Count the lines below that contain the word "better" and give only that number.

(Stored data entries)
================
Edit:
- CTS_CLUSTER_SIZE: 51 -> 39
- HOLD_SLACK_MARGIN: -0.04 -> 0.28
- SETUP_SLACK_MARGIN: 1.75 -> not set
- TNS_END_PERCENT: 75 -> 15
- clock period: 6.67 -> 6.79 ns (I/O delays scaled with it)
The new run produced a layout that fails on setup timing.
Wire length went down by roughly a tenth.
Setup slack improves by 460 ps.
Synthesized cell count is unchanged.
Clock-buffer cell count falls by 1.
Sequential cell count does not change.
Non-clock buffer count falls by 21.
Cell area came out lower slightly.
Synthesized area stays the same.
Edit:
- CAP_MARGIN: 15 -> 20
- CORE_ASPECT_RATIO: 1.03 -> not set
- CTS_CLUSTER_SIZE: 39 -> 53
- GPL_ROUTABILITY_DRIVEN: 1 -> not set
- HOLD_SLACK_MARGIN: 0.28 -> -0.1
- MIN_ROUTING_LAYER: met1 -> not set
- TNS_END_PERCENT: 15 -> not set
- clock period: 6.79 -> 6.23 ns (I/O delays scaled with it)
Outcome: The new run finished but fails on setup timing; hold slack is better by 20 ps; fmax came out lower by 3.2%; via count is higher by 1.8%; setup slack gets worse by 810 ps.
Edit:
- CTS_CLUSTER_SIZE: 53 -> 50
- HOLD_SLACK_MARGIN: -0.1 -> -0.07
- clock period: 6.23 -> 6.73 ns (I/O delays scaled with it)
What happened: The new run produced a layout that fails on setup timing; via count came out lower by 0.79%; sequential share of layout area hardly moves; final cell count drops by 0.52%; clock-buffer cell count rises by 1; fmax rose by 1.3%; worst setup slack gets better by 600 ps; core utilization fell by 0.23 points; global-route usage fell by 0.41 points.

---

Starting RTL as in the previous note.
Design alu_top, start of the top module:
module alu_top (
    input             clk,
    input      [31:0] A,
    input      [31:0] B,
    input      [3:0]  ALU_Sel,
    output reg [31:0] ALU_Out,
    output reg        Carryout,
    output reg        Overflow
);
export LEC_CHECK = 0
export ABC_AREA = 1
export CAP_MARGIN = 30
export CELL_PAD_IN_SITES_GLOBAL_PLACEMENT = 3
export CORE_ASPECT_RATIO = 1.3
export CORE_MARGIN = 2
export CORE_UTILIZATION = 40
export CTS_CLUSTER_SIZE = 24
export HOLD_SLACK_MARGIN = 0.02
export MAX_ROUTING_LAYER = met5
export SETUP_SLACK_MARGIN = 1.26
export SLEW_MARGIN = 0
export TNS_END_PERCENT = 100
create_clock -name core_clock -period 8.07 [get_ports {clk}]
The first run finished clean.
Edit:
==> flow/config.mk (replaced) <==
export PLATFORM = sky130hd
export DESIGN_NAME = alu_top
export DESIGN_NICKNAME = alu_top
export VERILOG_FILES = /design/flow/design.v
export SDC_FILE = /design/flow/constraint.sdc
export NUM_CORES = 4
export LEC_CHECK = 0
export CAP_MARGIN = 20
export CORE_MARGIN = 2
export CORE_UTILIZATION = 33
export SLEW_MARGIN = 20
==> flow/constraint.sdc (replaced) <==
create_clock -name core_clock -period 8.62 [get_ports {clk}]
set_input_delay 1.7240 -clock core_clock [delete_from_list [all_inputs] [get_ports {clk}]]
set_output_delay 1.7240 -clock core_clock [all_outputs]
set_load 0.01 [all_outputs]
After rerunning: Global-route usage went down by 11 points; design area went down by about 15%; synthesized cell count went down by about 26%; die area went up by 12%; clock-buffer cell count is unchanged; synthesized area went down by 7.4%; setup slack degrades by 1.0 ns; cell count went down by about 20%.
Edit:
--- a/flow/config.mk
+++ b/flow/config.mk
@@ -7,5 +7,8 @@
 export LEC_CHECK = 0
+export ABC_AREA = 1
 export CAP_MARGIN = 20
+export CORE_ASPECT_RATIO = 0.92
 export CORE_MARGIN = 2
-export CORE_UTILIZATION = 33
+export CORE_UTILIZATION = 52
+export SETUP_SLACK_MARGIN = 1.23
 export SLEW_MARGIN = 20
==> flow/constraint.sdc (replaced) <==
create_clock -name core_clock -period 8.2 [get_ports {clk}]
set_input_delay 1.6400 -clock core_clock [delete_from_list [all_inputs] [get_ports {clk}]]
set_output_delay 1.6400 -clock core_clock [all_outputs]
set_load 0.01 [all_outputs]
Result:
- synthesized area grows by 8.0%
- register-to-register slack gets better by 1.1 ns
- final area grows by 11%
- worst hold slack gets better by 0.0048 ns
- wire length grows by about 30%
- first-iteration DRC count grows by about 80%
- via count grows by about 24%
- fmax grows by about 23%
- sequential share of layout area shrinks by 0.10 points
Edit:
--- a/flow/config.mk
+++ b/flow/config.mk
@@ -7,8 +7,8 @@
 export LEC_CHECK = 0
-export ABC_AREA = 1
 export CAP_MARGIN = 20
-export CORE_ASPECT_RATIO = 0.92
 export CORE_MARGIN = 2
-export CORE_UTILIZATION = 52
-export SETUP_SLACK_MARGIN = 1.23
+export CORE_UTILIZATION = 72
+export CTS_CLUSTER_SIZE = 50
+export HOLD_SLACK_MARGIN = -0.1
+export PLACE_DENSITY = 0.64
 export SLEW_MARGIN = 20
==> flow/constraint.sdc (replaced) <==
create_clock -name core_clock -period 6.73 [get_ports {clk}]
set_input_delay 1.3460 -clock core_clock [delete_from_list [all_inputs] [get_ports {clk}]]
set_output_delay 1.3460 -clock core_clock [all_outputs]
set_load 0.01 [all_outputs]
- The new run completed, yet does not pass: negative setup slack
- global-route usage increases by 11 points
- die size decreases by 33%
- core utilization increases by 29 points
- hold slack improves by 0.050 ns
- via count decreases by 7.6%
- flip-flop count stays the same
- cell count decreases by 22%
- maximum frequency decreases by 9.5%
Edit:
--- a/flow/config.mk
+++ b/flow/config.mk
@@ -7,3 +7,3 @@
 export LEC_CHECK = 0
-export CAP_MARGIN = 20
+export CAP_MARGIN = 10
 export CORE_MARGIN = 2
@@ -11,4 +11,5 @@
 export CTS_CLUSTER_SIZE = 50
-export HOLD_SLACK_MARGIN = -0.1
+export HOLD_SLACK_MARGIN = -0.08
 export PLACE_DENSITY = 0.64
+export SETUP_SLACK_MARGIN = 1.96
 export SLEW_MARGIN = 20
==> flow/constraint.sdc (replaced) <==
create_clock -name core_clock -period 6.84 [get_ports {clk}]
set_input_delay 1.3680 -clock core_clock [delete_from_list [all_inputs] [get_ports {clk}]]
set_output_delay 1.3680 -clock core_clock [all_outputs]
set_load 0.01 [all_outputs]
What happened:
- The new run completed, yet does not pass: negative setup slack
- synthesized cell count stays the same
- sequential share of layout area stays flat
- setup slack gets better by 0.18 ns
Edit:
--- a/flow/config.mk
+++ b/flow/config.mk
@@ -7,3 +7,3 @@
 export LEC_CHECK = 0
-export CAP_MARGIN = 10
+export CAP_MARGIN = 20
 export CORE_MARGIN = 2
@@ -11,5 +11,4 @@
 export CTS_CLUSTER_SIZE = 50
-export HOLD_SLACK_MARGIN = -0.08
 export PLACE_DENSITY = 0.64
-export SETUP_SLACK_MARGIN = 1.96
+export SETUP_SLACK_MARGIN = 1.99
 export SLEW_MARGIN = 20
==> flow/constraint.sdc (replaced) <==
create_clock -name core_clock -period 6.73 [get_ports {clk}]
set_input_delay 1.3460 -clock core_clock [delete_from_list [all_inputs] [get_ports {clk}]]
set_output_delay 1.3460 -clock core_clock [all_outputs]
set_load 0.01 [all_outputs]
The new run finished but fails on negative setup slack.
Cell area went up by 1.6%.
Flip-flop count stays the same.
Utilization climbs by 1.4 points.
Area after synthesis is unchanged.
==> sierra <==
## IOTDF
module IOTDF( clk, rst, in_en, iot_in, fn_sel, busy, valid, iot_out);
clock: 2.21 ns
lec_check: 0
cap_margin: 20
core_margin: 2
core_utilization: 70
cts_cluster_diameter: 313
cts_cluster_size: 24
hold_slack_margin: -0.04
slew_margin: 20
run.sh (not shown) runs the stock make flow with config.mk's settings and CLKGATE_MAP_FILE=.
==> harbor: changes against sierra <==
- CORE_UTILIZATION: 70 -> 72
- CTS_CLUSTER_DIAMETER: 313 -> 376
- CTS_CLUSTER_SIZE: 24 -> 25
- HOLD_SLACK_MARGIN: -0.04 -> default
- MAX_ROUTING_LAYER: default -> met4
- SETUP_SLACK_MARGIN: default -> -0.39
==> flow/constraint.sdc (replaced) <==
create_clock -name core_clock -period 3.93 [get_ports {clk}]
set_input_delay 0.7860 -clock core_clock [delete_from_list [all_inputs] [get_ports {clk}]]
set_output_delay 0.7860 -clock core_clock [all_outputs]
set_load 0.01 [all_outputs]
==> umber: changes against sierra <==
- CORE_UTILIZATION: 70 -> 10
- CTS_CLUSTER_DIAMETER: 313 -> default
- CTS_CLUSTER_SIZE: 24 -> default
- HOLD_SLACK_MARGIN: -0.04 -> default
==> flow/constraint.sdc (replaced) <==
create_clock -name core_clock -period 7.94 [get_ports {clk}]
set_input_delay 1.5880 -clock core_clock [delete_from_list [all_inputs] [get_ports {clk}]]
set_output_delay 1.5880 -clock core_clock [all_outputs]
set_load 0.01 [all_outputs]
==> notes <==
Clock power: harbor is larger than umber (6.1%).
Against harbor, the sequential power of umber is lower by 51%.
Of harbor and umber, umber has the higher count of clock-buffer cells in the layout (gap 79).
Of harbor and umber, umber has the higher design area (gap 13%, measured against umber).
Against umber, the total power of harbor is larger by 72%.
sierra aborted during 5_1_grt, error GRT-0232. umber ran to the end with no violations. harbor reached the layout checks and failed them: setup timing.

========
==> trial 90 <==
Starting RTL as in the previous note.
clock: 2.1 ns
lec_check: 0
abc_area: 1
cap_margin: 20
core_margin: 2
core_utilization: 58
cts_cluster_diameter: 359
gpl_routability_driven: 1
max_routing_layer: met5
min_routing_layer: met1
setup_slack_margin: 0.08
slew_margin: 20
tns_end_percent: 20
==> trial 72 (differences from trial 90) <==
ABC_AREA = not set   (was 1)
CORE_UTILIZATION = 70   (was 58)
CTS_CLUSTER_DIAMETER = not set   (was 359)
CTS_CLUSTER_SIZE = 25   (was not set)
GPL_ROUTABILITY_DRIVEN = not set   (was 1)
MAX_ROUTING_LAYER = met4   (was met5)
MIN_ROUTING_LAYER = not set   (was met1)
SETUP_SLACK_MARGIN = not set   (was 0.08)
TNS_END_PERCENT = not set   (was 20)
==> flow/constraint.sdc (replaced) <==
create_clock -name core_clock -period 3.93 [get_ports {clk}]
set_input_delay 0.7860 -clock core_clock [delete_from_list [all_inputs] [get_ports {clk}]]
set_output_delay 0.7860 -clock core_clock [all_outputs]
set_load 0.01 [all_outputs]
==> trial 46 (differences from trial 90) <==
ABC_AREA = not set   (was 1)
CTS_CLUSTER_DIAMETER = not set   (was 359)
GPL_ROUTABILITY_DRIVEN = not set   (was 1)
MAX_ROUTING_LAYER = not set   (was met5)
MIN_ROUTING_LAYER = not set   (was met1)
SETUP_SLACK_MARGIN = not set   (was 0.08)
TNS_END_PERCENT = not set   (was 20)
==> flow/constraint.sdc (replaced) <==
create_clock -name core_clock -period 2.57 [get_ports {clk}]
set_input_delay 0.5140 -clock core_clock [delete_from_list [all_inputs] [get_ports {clk}]]
set_output_delay 0.5140 -clock core_clock [all_outputs]
set_load 0.01 [all_outputs]
==> notes <==
Trial 72 completed without violations. Trial 90 completed, yet does not pass: negative setup slack. Trial 46 completed, yet does not pass: negative setup slack.
Flip-flop count is the same in trial 90 and trial 72.
Setup slack: trial 72 > trial 46 > trial 90.
Against trial 72, the count of clock-buffer cells in the layout of trial 46 is higher by 5.
Against trial 72, the first-iteration DRC count of trial 90 is larger by about 12%.

========
==> inputs of run a <==
IOTDF again, from the RTL that the note above started with.
export LEC_CHECK = 0
export CAP_MARGIN = 25
export CELL_PAD_IN_SITES_DETAIL_PLACEMENT = 2
export CORE_ASPECT_RATIO = 1.16
export CORE_MARGIN = 5
export CORE_UTILIZATION = 45
export CTS_CLUSTER_DIAMETER = 369
export CTS_CLUSTER_SIZE = 15
export SETUP_SLACK_MARGIN = -0.32
export SLEW_MARGIN = 40
export TNS_END_PERCENT = 95
create_clock -name core_clock -period 5.0 [get_ports {clk}]
==> inputs of run b, as changes to run a <==
==> flow/config.mk (replaced) <==
export PLATFORM = sky130hd
export DESIGN_NAME = IOTDF
export DESIGN_NICKNAME = IOTDF
export VERILOG_FILES = /design/flow/design.v
export SDC_FILE = /design/flow/constraint.sdc
export NUM_CORES = 4
export LEC_CHECK = 0
export CAP_MARGIN = 15
export CORE_MARGIN = 2
export CORE_UTILIZATION = 45
export SLEW_MARGIN = 20
==> inputs of run c, as changes to run a <==
==> flow/config.mk (replaced) <==
export PLATFORM = sky130hd
export DESIGN_NAME = IOTDF
export DESIGN_NICKNAME = IOTDF
export VERILOG_FILES = /design/flow/design.v
export SDC_FILE = /design/flow/constraint.sdc
export NUM_CORES = 4
export LEC_CHECK = 0
export CAP_MARGIN = 20
export CORE_MARGIN = 2
export CORE_UTILIZATION = 64
export SLEW_MARGIN = 20
==> flow/constraint.sdc (replaced) <==
create_clock -name core_clock -period 3.74 [get_ports {clk}]
set_input_delay 0.7480 -clock core_clock [delete_from_list [all_inputs] [get_ports {clk}]]
set_output_delay 0.7480 -clock core_clock [all_outputs]
set_load 0.01 [all_outputs]
==> inputs of run d, as changes to run a <==
==> flow/config.mk (replaced) <==
export PLATFORM = sky130hd
export DESIGN_NAME = IOTDF
export DESIGN_NICKNAME = IOTDF
export VERILOG_FILES = /design/flow/design.v
export SDC_FILE = /design/flow/constraint.sdc
export NUM_CORES = 4
export LEC_CHECK = 0
export CAP_MARGIN = 20
export CORE_MARGIN = 2
export CORE_UTILIZATION = 59
export CTS_CLUSTER_SIZE = 99
export SLEW_MARGIN = 20
==> flow/constraint.sdc (replaced) <==
create_clock -name core_clock -period 4.88 [get_ports {clk}]
set_input_delay 0.9760 -clock core_clock [delete_from_list [all_inputs] [get_ports {clk}]]
set_output_delay 0.9760 -clock core_clock [all_outputs]
set_load 0.01 [all_outputs]
==> results <==
quantity                                                                    run a                    run c                    run b                    run d
Run status                                                complete, no violations  complete, no violations  complete, no violations  complete, no violations
Cts bufs inserted                                                              67                       92                       98                       95
Launch instance of the worst min-delay path                         data_buf0[61]                        -          result_reg[127]           result_reg[38]
Total cell area at the placement stage                                 52600 um^2               52500 um^2               52200 um^2               51700 um^2
Worst reg2reg setup slack                                                 1.01 ns                  0.59 ns                  0.97 ns                  1.36 ns
Overall power of the completed layout                                     24.5 mW                  31.9 mW                  23.7 mW                  24.3 mW
Clock buf count                                                                82                      130                      141                      144
Placed insts                                                                 6884                     6542                     6842                     6502
Placement row count                                                           131                      101                      121                      106
Global-route usage over all layers                                          48.6%                    44.7%                    32.1%                    41.3%
Total internal power                                                      13.1 mW                  20.0 mW                  14.7 mW                  15.1 mW
Busiest grt layer                                                            met2                     met2                     met1                     met2
Share of total power in sequential cells                                    40.8%                    38.3%                    38.7%                    39.4%
Share of total power consumed by net switching                              46.5%                    37.2%                    37.7%                    37.8%
DRC marker count from the first detailed-route iteration                     8677                     6305                     5338                     5645
Hold WS                                                                  0.492 ns                 0.415 ns                 0.475 ns                 0.473 ns
Power and IR drop assume default switching activity.
Design iir_variable_filter, start of the top module:
module iir_variable_filter
#(
    parameter DATA_IN_WIDTH  = 16,
    parameter DATA_OUT_WIDTH = 32,
    parameter TAP_WIDTH      = 16,
    parameter FF_TAP_COUNT   = 4,
    parameter FB_TAP_COUNT   = 3,
    parameter NUM_LP_FILTERS = 20
)
(
    input  wire                               clk,
    input  wire                               reset_n,
    input  wire        [8:0]                  filter_index,
    input  wire signed [DATA_IN_WIDTH-1:0]    data_in,
    output wire signed [DATA_OUT_WIDTH-1:0]   data_out
);
Size: ~120 flip-flops, ~59 I/O pins, about 75,000 um2 of cells after synthesis.
clock: 8.18 ns
lec_check: 0
abc_area: 0
cap_margin: 20
core_margin: 2
core_utilization: 72
cts_cluster_diameter: 396
cts_cluster_size: 99
place_density: 0.42
setup_slack_margin: 2.39
slew_margin: 20
tns_end_percent: 5
run.sh (not shown) runs the stock make flow with config.mk's settings and CLKGATE_MAP_FILE=.
The starting point finished with setup timing left.
==> flow/design.v (excerpt) <==
module LearningMachine(input clk,rst, start, input [6:0] x1Data,x2Data, input [1:0] tData, output[1:0] signYin, output[13:0] w1,w2,b,Yin,output ReadEn, Ready);
Size: ~980 cells after synthesis, roughly 89 flip-flops, about 79 I/O pins.
Settings: LEC_CHECK=0, CAP_MARGIN=10, CORE_MARGIN=2, CORE_UTILIZATION=69, CTS_CLUSTER_DIAMETER=26, GPL_TIMING_DRIVEN=1, MAX_ROUTING_LAYER=met4, MIN_ROUTING_LAYER=met1, SLEW_MARGIN=20; clock period 7.81 ns.
run.sh (not shown) runs the stock make flow with config.mk's settings and CLKGATE_MAP_FILE=.
The starting point produced a layout that fails on negative setup slack.
Change:
Settings changed: ABC_AREA set to 1, CORE_UTILIZATION 69 to 72, CTS_CLUSTER_SIZE set to 13, PLACE_DENSITY set to 0.77, SETUP_SLACK_MARGIN set to -0.37, SLEW_MARGIN 20 to 40.
Clock period 7.81 ns to 5.56 ns, I/O delays scaled along.
What happened:
- This time the run ended with an error in clock tree synthesis (4_1_cts) (DPL-0038)
- die area came out lower by 1.8%
- area after synthesis came out higher by about 2.4%
- synthesized cell count came out higher by about 22%
Change:
Settings changed: CORE_UTILIZATION 72 to 69, CTS_CLUSTER_SIZE 13 to not set, PLACE_DENSITY 0.77 to not set, SETUP_SLACK_MARGIN -0.37 to 2.25, SLEW_MARGIN 40 to 20.
Clock period 5.56 ns to 7.81 ns, I/O delays scaled along.
After rerunning: With this change the flow ended with an error in global routing (5_1_grt) (GRT-0232); die area goes up by a few percent; area after synthesis stays the same; synthesized cell count stays the same.
Change:
Settings changed: CORE_UTILIZATION 69 to 72, CTS_CLUSTER_SIZE set to 13, PLACE_DENSITY set to 0.77, SETUP_SLACK_MARGIN 2.25 to -0.37, SLEW_MARGIN 20 to 40.
Clock period 7.81 ns to 5.37 ns, I/O delays scaled along.
Outcome: Now the flow aborted during clock tree synthesis (4_1_cts); synthesized cell count stays the same; area after synthesis does not change; die size came out lower by about 4%.

========
LearningMachine again, from the RTL that the note above started with.
==> flow/design.v (excerpt) <==
module LearningMachine(input clk,rst, start, input [6:0] x1Data,x2Data, input [1:0] tData, output[1:0] signYin, output[13:0] w1,w2,b,Yin,output ReadEn, Ready);
  wire [1:0]Select1, Sel1, Sel2;
  wire  flag, InitYin, InitW1, InitW2, InitB, InitFlag, InitAlpha, LdX1, LdX2, LdT, Select2, LdYin, LdFlag, LdAlphaT, LdW1, LdW2, LdB;
  Controller controller(clk, rst, start, compare, flag, InitYin, InitW1, InitW2, InitB, InitFlag, InitAlpha, LdX1, LdX2, LdT, Select2, LdYin, LdFlag, LdAlphaT, LdW1, LdW2, LdB, ReadEn, Ready, Select1, Sel1, Sel2);
  DataPath datapath(clk,rst, x1Data,x2Data, tData, InitYin, InitW1, InitW2, InitB, InitFlag, InitAlpha, LdX1, LdX2, LdT, Select2, LdYin, LdFlag, LdAlphaT, LdW1, LdW2, LdB, Select1, Sel1, Sel2, compare, flag, signYin, w1,w2,b,Yin);
endmodule
==> flow/config.mk <==
export PLATFORM = sky130hd
export DESIGN_NAME = LearningMachine
export DESIGN_NICKNAME = LearningMachine
export VERILOG_FILES = /design/flow/design.v
export SDC_FILE = /design/flow/constraint.sdc
export NUM_CORES = 4
export LEC_CHECK = 0
export CAP_MARGIN = 20
export CORE_ASPECT_RATIO = 0.5
export CORE_MARGIN = 9
export CORE_UTILIZATION = 42
export CTS_CLUSTER_DIAMETER = 371
export CTS_CLUSTER_SIZE = 99
export SETUP_SLACK_MARGIN = -1.14
export SLEW_MARGIN = 20
export TNS_END_PERCENT = 5
==> flow/constraint.sdc <==
create_clock -name core_clock -period 12.0 [get_ports {clk}]
set_input_delay 2.4000 -clock core_clock [delete_from_list [all_inputs] [get_ports {clk}]]
set_output_delay 2.4000 -clock core_clock [all_outputs]
set_load 0.01 [all_outputs]
==> next run, changes <==
Settings changed: CAP_MARGIN 20 to 0, CORE_ASPECT_RATIO 0.5 to not set, CORE_MARGIN 9 to 2, CORE_UTILIZATION 42 to 40, CTS_CLUSTER_DIAMETER 371 to not set, CTS_CLUSTER_SIZE 99 to not set, MAX_ROUTING_LAYER set to met4, SETUP_SLACK_MARGIN -1.14 to not set, TNS_END_PERCENT 5 to not set.
Result: The new run produced a clean layout; wire length decreases by 5.7%; cell area hardly moves; register-to-register slack hardly moves; non-clock buffer count increases by 2.
==> next run, changes <==
Settings changed: CAP_MARGIN 0 to 20, MAX_ROUTING_LAYER met4 to not set.
Clock period 12.0 ns to 9.33 ns, I/O delays scaled along.
Outcome: Worst hold slack got worse by 0.0038 ns; global-route usage is lower by 0.72 points; fmax rose by 3.5%; worst setup slack got worse by 2.4 ns; sequential cell count stays the same; sequential share of layout area is lower by 0.10 points; synthesized cell count does not change; cell area grows by 0.47%; clock-buffer cell count is unchanged.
================
• COMPLETED EXERCISE: 5